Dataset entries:
——
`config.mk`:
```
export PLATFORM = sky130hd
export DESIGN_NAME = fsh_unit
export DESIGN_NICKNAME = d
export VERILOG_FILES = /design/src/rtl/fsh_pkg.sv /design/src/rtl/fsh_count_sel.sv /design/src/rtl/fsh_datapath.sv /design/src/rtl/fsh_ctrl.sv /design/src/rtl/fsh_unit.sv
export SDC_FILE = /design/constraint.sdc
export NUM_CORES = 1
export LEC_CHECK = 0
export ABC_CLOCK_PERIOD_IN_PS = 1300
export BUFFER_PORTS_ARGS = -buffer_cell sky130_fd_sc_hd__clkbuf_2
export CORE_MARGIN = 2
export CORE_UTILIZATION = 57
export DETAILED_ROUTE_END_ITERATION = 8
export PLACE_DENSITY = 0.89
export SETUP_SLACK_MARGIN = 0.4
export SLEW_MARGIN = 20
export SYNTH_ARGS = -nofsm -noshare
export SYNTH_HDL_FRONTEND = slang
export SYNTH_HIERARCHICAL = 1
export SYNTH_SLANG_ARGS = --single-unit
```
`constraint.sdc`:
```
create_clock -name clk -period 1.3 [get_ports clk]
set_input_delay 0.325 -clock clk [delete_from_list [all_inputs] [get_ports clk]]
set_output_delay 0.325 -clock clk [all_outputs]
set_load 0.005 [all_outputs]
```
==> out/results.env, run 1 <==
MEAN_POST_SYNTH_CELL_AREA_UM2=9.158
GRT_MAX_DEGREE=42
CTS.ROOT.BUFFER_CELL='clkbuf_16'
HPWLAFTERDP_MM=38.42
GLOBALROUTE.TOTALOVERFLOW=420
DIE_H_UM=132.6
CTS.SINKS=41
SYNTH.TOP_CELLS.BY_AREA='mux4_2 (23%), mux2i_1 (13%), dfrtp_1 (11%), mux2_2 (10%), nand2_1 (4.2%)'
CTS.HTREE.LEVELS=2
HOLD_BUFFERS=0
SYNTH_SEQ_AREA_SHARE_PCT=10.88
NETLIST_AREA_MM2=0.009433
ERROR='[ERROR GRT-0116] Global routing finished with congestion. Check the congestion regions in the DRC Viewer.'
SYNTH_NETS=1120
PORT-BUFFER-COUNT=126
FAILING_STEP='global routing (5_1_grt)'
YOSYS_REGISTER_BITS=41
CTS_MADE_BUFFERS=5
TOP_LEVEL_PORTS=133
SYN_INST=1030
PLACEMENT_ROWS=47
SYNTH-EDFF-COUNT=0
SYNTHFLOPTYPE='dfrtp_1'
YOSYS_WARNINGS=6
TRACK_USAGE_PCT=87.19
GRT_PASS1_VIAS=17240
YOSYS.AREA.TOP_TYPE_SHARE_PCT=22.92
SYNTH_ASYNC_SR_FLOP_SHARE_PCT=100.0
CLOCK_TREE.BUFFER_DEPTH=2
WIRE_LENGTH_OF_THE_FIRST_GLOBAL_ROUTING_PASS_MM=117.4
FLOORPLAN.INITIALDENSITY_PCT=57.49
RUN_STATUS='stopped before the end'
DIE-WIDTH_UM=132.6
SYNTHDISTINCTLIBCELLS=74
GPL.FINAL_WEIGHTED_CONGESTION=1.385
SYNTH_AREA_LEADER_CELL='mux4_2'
——
Problem:
All the entries above need to be reproduced exactly.

Final answer:
`config.mk`:
```
export PLATFORM = sky130hd
export DESIGN_NAME = fsh_unit
export DESIGN_NICKNAME = d
export VERILOG_FILES = /design/src/rtl/fsh_pkg.sv /design/src/rtl/fsh_count_sel.sv /design/src/rtl/fsh_datapath.sv /design/src/rtl/fsh_ctrl.sv /design/src/rtl/fsh_unit.sv
export SDC_FILE = /design/constraint.sdc
export NUM_CORES = 1
export LEC_CHECK = 0
export ABC_CLOCK_PERIOD_IN_PS = 1300
export BUFFER_PORTS_ARGS = -buffer_cell sky130_fd_sc_hd__clkbuf_2
export CORE_MARGIN = 2
export CORE_UTILIZATION = 57
export DETAILED_ROUTE_END_ITERATION = 8
export PLACE_DENSITY = 0.89
export SETUP_SLACK_MARGIN = 0.4
export SLEW_MARGIN = 20
export SYNTH_ARGS = -nofsm -noshare
export SYNTH_HDL_FRONTEND = slang
export SYNTH_HIERARCHICAL = 1
export SYNTH_SLANG_ARGS = --single-unit
```
`constraint.sdc`:
```
create_clock -name clk -period 1.3 [get_ports clk]
set_input_delay 0.325 -clock clk [delete_from_list [all_inputs] [get_ports clk]]
set_output_delay 0.325 -clock clk [all_outputs]
set_load 0.005 [all_outputs]
```
==> out/results.env, run 1 <==
MEAN_POST_SYNTH_CELL_AREA_UM2=9.158
GRT_MAX_DEGREE=42
CTS.ROOT.BUFFER_CELL='clkbuf_16'
HPWLAFTERDP_MM=38.42
GLOBALROUTE.TOTALOVERFLOW=420
DIE_H_UM=132.6
CTS.SINKS=41
SYNTH.TOP_CELLS.BY_AREA='mux4_2 (23%), mux2i_1 (13%), dfrtp_1 (11%), mux2_2 (10%), nand2_1 (4.2%)'
CTS.HTREE.LEVELS=2
HOLD_BUFFERS=0
SYNTH_SEQ_AREA_SHARE_PCT=10.88
NETLIST_AREA_MM2=0.009433
ERROR='[ERROR GRT-0116] Global routing finished with congestion. Check the congestion regions in the DRC Viewer.'
SYNTH_NETS=1120
PORT-BUFFER-COUNT=126
FAILING_STEP='global routing (5_1_grt)'
YOSYS_REGISTER_BITS=41
CTS_MADE_BUFFERS=5
TOP_LEVEL_PORTS=133
SYN_INST=1030
PLACEMENT_ROWS=47
SYNTH-EDFF-COUNT=0
SYNTHFLOPTYPE='dfrtp_1'
YOSYS_WARNINGS=6
TRACK_USAGE_PCT=87.19
GRT_PASS1_VIAS=17240
YOSYS.AREA.TOP_TYPE_SHARE_PCT=22.92
SYNTH_ASYNC_SR_FLOP_SHARE_PCT=100.0
CLOCK_TREE.BUFFER_DEPTH=2
WIRE_LENGTH_OF_THE_FIRST_GLOBAL_ROUTING_PASS_MM=117.4
FLOORPLAN.INITIALDENSITY_PCT=57.49
RUN_STATUS='stopped before the end'
DIE-WIDTH_UM=132.6
SYNTHDISTINCTLIBCELLS=74
GPL.FINAL_WEIGHTED_CONGESTION=1.385
SYNTH_AREA_LEADER_CELL='mux4_2'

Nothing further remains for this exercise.